In My Own Words: More than one million gone

By Rabbi Rachel Esserman

More than one million Americans have died of COVID during the pandemic. More lives have been lost to this disease than the Revolutionary War, the Civil War, the two world wars, Korea, Vietnam, Iraq and Afghanistan combined. The death toll is greater than the death toll of the 1918 influenza outbreak. Hundreds of people continue to die every day. According to the Binghamton Press and Sun-Bulletin, one in every 332 Americans have died of COVID. This death toll doesn’t include those who were so weakened by COVID that they later succumbed to different diseases that they would have otherwise survived.

Don’t personally know anyone who has died of COVID? Consider yourself blessed because I know too many. One died before we understood the nature of the disease and how it spread. One died last year because he had diabetes and refused to get vaccinated. I didn’t know the people who died in my mother’s nursing home, but their deaths were reported to me in weekly e-mails. By some stroke of luck, my mother survived her bout, but I can tell how it affected her mentally: her memory is way worse than it was before she became sick.

And then there are those whom I knew in my chaplaincy work. During the early part of the pandemic, non-essential staff were placed on furlough in order to protect the individuals, many of whom have health issues. When I returned, I was taken aside to be quietly told of the death of someone I’d known for 20 years. Then other names followed and those didn’t include the individuals whom COVID had left physically and mentally devastated. It was, and is, painful to watch. And some of them died during their next illness because their bodies no longer had the resilience to survive. 

As we return to more normal lives, even more people I know are getting COVID. Fortunately, most of them have been vaccinated and boostered, and generally had mild cases. But there is no guarantee with this illness, any more than there is with the flu, which according to the CDC, caused 20,000 deaths during the 2019-20 flu season. But vaccines and boosters help. Wearing masks helps: yes, I know some people are “so over” masks, but anything we can do to prevent a death is important.

That, by the way, is not a political statement, but a religious one. Judaism commands us to do almost everything we can to save a life. That includes medical treatments. And that’s what a vaccine is, only we take it before we are sick to prevent an illness. Just as we put a fence around the Torah to keep from breaking a commandment, so, too, should we put up a fence to prevent a potentially deadly disease from killing us or those we love. 

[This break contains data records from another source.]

File: src/design/aaus_front.sv
// ----------------------------------------------------------------------------
// ADC average UART sender front end
// Accepts input words, decodes the command and registers them for the queue.
// ----------------------------------------------------------------------------
module aaus_front (
    input  logic                           i_clk,
    input  logic                           i_rst_n,
    input  logic                           i_in_valid,
    output logic                           o_in_stall,
    input  logic                           i_command,
    input  logic [aaus_pkg::SAMPLE_BITS-1:0] i_sample,
    output logic                           o_q_valid,
    input  logic                           i_q_ready,
    output aaus_pkg::t_item                o_q_item
);

    logic            r_valid;
    aaus_pkg::t_item r_item;
    aaus_pkg::t_item n_item;
    logic            accept;

    assign o_in_stall = r_valid && !i_q_ready;
    assign accept     = i_in_valid && !o_in_stall;

    always_comb begin
        n_item.op     = i_command ? aaus_pkg::OP_TICK : aaus_pkg::OP_SAMPLE;
        n_item.sample = i_sample;
    end

    always_ff @(posedge i_clk) begin
        if (!i_rst_n) begin
            r_valid <= 1'b0;
        end else if (accept) begin
            r_valid <= 1'b1;
        end else if (i_q_ready) begin
            r_valid <= 1'b0;
        end
    end

    always_ff @(posedge i_clk) begin
        if (accept) begin
            r_item <= n_item;
        end
    end

    assign o_q_valid = r_valid;
    assign o_q_item  = r_item;

endmodule
### src/rth_pkg.sv
// ----------------------------------------------------------------------------
// rth_pkg: shared types and constants for the RGB to HSV converter
// Pipeline stage records, conversion constants and one restoring-division step.
// ----------------------------------------------------------------------------
package rth_pkg;

   // Pipeline shape: input slot, prep slot, four division slots, output slot
   localparam int PipeDepth  = 7;
   localparam int DivFirst   = 2;
   localparam int DivLast    = 5;

   // Conversion constants
   localparam logic [7:0] HueRed    = 8'd0;
   localparam logic [7:0] HueGreen  = 8'd85;
   localparam logic [7:0] HueBlue   = 8'd171;
   localparam logic [7:0] HueGain   = 8'd43;
   localparam logic [7:0] SatGain   = 8'd255;

   // Captured input pixel
   typedef struct packed {
      logic [7:0] red;
      logic [7:0] green;
      logic [7:0] blue;
   } pix_type;

   // Division stage record: two dividers running side by side
   typedef struct packed {
      logic [7:0]  hue_base;
      logic        hue_neg;
      logic [15:0] hue_rem;
      logic [7:0]  hue_den;
      logic [7:0]  hue_quo;
      logic [15:0] sat_rem;
      logic [7:0]  sat_den;
      logic [7:0]  sat_quo;
      logic [7:0]  brightness;
   } div_stage_type;

   // Result of one division step
   typedef struct packed {
      logic [15:0] rem;
      logic        quo_bit;
   } step_type;

   // One restoring step: try to take den << shamt out of the remainder
   function automatic step_type div_step(input logic [15:0] rem,
                                         input logic [7:0]  den,
                                         input logic [2:0]  shamt);
      logic [15:0] trial;
      step_type    res;
      trial = {8'b0, den} << shamt;
      if (rem >= trial) begin
         res.rem     = rem - trial;
         res.quo_bit = 1'b1;
      end else begin
         res.rem     = rem;
         res.quo_bit = 1'b0;
      end
      return res;
   endfunction

endpackage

As a rabbi and chaplain, I have been crushed by all the death that has occurred over the past few years. I try to celebrate the good in our world, but it gets harder and harder when I think of those who are no longer alive to enjoy the beautiful spring weather or complain about the late snow storm we had in April. If each of those one million people is mourned by two people, then there are two million people suffering from loss. If each of those one million people is mourned by three people, then there are three million people in mourning. And the count continues because the number of lives touched is limitless.

If you are not vaccinated and don’t have a medical reason, please get the vaccine. If you’ve been vaccinated and have not yet had a booster, please get a booster shot. If you are eligible for a second booster and have not yet had one, please consider doing so. I don’t want to cry for one more person lost to COVID. I don’t want anyone to have to cry for one more loved one gone. And I am willing to wear a mask forever if it means I can save even one life because the words of the ancient rabbis resonate with me: whoever saves one life, it is as if they have saved the whole world.